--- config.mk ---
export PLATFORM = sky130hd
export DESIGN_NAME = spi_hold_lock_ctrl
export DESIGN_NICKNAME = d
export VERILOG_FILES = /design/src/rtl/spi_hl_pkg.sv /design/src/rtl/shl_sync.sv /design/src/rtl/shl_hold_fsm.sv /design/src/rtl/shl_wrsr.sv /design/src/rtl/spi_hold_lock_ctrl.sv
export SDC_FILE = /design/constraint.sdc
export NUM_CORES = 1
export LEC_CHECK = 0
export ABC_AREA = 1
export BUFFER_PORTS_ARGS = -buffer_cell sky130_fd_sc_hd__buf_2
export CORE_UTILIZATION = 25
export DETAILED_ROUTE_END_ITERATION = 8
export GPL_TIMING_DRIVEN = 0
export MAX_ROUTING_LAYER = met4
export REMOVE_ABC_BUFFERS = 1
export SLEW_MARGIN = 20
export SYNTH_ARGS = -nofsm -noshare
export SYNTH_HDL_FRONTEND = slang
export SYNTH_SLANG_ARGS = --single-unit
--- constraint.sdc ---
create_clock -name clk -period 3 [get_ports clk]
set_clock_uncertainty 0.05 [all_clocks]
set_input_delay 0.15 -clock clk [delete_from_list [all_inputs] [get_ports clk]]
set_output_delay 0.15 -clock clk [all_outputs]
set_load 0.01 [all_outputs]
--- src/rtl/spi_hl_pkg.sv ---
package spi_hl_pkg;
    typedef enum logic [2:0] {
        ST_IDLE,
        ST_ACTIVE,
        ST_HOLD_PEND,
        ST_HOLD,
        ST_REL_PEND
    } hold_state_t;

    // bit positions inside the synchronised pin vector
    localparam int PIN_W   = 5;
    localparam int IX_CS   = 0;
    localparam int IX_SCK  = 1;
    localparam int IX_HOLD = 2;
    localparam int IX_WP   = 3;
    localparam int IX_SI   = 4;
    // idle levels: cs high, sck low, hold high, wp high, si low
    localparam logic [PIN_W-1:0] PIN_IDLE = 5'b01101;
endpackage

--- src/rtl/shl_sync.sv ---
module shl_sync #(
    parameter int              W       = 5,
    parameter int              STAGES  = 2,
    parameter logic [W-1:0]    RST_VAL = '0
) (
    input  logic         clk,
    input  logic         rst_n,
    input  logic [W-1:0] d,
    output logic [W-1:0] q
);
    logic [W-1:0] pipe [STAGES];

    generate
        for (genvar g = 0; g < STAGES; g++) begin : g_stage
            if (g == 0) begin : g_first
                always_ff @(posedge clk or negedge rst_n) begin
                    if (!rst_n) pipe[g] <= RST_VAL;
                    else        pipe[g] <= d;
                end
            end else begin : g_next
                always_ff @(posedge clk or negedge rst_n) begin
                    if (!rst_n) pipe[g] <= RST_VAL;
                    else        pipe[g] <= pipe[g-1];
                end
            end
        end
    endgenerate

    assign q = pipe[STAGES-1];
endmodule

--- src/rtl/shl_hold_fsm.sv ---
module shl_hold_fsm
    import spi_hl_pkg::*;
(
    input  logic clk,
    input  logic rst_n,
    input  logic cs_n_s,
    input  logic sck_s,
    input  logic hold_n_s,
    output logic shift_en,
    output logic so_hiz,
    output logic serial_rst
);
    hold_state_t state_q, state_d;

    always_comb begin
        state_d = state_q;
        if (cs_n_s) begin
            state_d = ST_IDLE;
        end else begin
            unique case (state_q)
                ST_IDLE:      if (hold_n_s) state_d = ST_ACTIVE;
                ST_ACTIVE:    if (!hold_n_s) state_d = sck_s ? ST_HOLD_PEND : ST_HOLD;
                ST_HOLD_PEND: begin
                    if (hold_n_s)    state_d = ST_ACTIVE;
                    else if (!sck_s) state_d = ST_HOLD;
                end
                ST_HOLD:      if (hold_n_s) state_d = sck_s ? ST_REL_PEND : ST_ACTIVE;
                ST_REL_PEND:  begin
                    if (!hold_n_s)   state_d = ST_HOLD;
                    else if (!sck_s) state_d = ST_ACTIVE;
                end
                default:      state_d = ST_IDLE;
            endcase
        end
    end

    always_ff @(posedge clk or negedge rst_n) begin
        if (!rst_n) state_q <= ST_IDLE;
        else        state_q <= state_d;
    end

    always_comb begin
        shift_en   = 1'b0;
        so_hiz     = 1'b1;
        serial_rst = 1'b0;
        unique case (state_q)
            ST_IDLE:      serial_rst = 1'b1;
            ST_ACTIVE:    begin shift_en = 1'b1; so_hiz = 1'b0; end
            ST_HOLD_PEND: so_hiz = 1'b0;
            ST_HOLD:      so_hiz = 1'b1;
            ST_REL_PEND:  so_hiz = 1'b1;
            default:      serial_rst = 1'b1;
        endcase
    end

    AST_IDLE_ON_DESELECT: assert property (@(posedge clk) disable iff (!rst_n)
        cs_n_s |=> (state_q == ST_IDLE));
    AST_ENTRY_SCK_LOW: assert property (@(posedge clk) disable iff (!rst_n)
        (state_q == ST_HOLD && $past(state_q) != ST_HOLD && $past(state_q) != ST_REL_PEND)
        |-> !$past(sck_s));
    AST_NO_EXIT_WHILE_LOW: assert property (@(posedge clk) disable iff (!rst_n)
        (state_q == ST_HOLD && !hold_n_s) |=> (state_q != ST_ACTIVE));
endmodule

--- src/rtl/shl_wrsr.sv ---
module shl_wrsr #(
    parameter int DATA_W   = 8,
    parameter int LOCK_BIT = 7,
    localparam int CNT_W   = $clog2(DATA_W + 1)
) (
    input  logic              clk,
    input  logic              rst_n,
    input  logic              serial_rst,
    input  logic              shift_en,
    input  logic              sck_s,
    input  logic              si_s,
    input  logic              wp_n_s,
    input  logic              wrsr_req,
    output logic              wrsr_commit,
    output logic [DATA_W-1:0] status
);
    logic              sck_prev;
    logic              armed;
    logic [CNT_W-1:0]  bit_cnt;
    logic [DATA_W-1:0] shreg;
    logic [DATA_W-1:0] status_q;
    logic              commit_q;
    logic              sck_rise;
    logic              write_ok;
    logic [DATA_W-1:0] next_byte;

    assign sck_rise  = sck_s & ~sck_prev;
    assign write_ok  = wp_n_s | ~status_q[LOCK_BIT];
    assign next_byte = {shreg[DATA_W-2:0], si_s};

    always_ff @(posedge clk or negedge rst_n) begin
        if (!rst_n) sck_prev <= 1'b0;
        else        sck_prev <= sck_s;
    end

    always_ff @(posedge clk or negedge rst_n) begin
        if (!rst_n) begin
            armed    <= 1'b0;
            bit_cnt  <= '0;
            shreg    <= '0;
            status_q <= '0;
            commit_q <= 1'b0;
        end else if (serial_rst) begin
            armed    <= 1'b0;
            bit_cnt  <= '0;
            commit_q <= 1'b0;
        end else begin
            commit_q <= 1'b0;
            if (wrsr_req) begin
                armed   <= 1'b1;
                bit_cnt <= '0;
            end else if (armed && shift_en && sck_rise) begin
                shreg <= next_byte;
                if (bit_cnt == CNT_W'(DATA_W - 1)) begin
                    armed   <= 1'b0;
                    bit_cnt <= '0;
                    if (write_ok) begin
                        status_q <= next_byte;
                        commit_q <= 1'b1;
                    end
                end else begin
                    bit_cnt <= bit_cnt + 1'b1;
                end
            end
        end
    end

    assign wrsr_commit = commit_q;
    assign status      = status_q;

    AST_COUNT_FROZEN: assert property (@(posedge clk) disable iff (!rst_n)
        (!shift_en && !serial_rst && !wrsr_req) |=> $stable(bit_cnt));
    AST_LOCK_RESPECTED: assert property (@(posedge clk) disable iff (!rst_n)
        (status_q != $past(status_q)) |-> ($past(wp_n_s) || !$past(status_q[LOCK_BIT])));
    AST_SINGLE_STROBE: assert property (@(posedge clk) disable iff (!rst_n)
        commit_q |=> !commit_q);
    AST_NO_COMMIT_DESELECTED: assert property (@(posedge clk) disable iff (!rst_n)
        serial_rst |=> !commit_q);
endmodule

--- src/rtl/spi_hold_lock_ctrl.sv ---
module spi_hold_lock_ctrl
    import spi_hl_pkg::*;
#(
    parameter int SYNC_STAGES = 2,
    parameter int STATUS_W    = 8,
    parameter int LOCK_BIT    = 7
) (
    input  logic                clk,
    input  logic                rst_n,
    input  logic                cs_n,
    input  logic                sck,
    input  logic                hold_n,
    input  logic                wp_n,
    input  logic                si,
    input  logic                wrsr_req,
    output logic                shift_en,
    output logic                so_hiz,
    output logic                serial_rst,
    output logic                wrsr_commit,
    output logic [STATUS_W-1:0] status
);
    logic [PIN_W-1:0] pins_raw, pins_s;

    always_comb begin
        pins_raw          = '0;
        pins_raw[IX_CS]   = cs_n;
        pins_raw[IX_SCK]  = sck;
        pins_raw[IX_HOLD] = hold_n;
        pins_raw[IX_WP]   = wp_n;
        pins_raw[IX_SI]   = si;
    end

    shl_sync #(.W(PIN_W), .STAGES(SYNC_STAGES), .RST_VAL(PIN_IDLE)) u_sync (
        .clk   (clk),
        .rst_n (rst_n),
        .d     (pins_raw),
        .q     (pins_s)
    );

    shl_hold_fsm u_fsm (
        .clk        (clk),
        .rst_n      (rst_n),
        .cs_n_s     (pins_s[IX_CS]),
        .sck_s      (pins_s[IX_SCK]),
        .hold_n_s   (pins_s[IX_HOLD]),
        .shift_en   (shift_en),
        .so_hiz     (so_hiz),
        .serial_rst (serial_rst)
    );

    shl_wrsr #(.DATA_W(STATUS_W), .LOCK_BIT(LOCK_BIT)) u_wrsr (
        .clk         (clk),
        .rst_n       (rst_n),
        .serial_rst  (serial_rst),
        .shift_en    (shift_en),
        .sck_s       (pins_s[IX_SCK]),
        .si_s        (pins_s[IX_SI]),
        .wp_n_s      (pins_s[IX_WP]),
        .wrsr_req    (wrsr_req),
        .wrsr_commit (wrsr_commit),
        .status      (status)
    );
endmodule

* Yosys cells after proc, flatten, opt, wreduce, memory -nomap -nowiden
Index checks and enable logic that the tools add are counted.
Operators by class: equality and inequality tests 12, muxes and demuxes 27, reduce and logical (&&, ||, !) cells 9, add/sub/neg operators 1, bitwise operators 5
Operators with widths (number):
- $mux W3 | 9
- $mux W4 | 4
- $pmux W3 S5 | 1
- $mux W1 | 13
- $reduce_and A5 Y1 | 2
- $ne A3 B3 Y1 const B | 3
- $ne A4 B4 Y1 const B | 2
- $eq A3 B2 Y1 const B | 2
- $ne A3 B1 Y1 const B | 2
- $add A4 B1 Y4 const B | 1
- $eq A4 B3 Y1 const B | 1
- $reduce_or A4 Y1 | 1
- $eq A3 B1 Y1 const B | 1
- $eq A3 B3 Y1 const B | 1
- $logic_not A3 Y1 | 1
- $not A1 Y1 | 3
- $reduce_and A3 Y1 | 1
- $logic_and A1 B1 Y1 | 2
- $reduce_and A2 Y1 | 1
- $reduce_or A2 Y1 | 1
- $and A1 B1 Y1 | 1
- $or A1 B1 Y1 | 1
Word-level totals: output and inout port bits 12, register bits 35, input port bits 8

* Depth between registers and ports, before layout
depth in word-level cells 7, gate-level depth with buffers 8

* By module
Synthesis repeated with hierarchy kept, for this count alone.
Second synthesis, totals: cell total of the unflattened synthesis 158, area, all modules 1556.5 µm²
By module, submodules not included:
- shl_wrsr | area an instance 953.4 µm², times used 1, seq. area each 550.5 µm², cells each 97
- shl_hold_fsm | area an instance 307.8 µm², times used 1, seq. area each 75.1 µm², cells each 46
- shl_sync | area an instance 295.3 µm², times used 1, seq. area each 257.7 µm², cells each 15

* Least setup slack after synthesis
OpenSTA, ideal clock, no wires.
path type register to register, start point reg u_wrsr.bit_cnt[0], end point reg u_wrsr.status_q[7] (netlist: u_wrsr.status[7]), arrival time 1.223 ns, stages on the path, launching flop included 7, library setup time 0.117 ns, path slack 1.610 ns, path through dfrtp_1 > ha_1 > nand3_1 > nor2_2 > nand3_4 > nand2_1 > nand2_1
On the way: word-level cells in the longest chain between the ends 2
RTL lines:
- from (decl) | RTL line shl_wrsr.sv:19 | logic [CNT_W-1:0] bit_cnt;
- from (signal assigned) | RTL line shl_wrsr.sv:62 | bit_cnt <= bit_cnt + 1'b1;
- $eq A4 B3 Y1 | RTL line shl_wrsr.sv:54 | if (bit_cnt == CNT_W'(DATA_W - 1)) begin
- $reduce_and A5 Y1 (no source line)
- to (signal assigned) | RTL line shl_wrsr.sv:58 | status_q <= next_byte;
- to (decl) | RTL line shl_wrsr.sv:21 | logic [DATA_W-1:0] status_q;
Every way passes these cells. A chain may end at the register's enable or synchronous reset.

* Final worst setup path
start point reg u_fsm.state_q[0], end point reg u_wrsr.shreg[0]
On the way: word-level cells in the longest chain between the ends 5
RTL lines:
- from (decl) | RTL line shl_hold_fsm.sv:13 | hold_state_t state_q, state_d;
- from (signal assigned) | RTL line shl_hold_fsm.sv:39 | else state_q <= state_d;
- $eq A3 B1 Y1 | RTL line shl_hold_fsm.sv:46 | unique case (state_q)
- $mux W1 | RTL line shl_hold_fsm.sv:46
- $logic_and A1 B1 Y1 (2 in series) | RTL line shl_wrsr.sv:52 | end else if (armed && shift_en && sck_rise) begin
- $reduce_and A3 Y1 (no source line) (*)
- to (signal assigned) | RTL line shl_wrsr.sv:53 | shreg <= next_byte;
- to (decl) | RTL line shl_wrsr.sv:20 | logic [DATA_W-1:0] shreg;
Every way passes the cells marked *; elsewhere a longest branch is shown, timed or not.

> **What the task requires**: Among the lines above, find those carrying the word "assigned" and copy them out.

> **Written reply**:
- from (signal assigned) | RTL line shl_wrsr.sv:62 | bit_cnt <= bit_cnt + 1'b1;
- to (signal assigned) | RTL line shl_wrsr.sv:58 | status_q <= next_byte;
- from (signal assigned) | RTL line shl_hold_fsm.sv:39 | else state_q <= state_d;
- to (signal assigned) | RTL line shl_wrsr.sv:53 | shreg <= next_byte;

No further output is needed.